(Activity):
In the records below, locate the line containing "Area of the"; output that line and every following line through the last, exactly.

Stored data START

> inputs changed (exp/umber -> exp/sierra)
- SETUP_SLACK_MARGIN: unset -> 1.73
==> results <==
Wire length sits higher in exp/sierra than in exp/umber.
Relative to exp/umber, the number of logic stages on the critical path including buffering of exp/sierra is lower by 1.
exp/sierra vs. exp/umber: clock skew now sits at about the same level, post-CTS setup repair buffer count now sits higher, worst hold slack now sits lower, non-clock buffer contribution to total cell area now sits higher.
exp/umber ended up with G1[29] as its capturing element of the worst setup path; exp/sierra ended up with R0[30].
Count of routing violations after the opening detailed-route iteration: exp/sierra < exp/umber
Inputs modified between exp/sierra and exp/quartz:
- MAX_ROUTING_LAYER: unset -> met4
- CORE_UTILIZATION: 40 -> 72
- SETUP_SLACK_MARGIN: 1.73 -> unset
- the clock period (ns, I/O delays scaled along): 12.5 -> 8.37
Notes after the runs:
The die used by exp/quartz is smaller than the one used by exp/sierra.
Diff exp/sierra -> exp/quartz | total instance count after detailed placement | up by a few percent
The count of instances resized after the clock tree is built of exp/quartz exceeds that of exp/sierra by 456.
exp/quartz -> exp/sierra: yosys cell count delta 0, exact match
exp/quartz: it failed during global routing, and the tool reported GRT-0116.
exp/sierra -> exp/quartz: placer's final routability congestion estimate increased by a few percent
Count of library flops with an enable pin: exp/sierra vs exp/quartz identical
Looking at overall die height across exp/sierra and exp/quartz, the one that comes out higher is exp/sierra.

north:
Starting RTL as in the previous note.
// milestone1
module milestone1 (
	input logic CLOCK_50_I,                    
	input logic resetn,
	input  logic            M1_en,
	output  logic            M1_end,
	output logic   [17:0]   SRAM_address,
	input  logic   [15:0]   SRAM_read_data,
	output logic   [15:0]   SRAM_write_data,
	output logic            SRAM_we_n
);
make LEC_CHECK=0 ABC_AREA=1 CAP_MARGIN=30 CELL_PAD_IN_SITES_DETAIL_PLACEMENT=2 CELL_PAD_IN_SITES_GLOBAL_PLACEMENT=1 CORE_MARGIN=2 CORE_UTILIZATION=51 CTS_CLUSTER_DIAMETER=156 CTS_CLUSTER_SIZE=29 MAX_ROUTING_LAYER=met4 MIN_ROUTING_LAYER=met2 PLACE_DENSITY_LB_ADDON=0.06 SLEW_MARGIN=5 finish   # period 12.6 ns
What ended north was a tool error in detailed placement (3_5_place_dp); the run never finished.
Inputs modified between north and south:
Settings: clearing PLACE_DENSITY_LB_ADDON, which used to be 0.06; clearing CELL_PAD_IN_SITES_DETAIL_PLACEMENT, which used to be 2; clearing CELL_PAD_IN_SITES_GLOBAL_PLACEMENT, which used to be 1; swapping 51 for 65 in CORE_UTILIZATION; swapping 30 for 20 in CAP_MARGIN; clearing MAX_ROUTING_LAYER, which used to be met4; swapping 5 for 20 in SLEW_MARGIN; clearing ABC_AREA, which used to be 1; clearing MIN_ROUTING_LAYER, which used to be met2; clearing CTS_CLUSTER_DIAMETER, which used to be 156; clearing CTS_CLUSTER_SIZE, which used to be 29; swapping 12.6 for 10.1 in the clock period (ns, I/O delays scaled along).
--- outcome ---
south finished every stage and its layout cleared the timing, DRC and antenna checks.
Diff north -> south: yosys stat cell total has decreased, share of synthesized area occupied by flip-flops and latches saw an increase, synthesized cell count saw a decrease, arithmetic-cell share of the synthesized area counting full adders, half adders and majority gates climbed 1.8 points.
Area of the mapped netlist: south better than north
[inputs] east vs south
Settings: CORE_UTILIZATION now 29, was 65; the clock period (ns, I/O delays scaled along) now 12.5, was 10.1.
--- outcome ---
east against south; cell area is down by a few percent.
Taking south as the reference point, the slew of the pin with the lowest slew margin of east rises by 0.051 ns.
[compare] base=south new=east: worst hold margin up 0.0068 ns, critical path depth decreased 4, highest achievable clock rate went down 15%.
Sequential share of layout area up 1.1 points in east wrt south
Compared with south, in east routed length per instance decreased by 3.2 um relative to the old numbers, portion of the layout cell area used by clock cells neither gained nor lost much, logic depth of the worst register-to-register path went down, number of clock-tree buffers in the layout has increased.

Stored data END

(Task answer):
Area of the mapped netlist: south better than north
[inputs] east vs south
Settings: CORE_UTILIZATION now 29, was 65; the clock period (ns, I/O delays scaled along) now 12.5, was 10.1.
--- outcome ---
east against south; cell area is down by a few percent.
Taking south as the reference point, the slew of the pin with the lowest slew margin of east rises by 0.051 ns.
[compare] base=south new=east: worst hold margin up 0.0068 ns, critical path depth decreased 4, highest achievable clock rate went down 15%.
Sequential share of layout area up 1.1 points in east wrt south
Compared with south, in east routed length per instance decreased by 3.2 um relative to the old numbers, portion of the layout cell area used by clock cells neither gained nor lost much, logic depth of the worst register-to-register path went down, number of clock-tree buffers in the layout has increased.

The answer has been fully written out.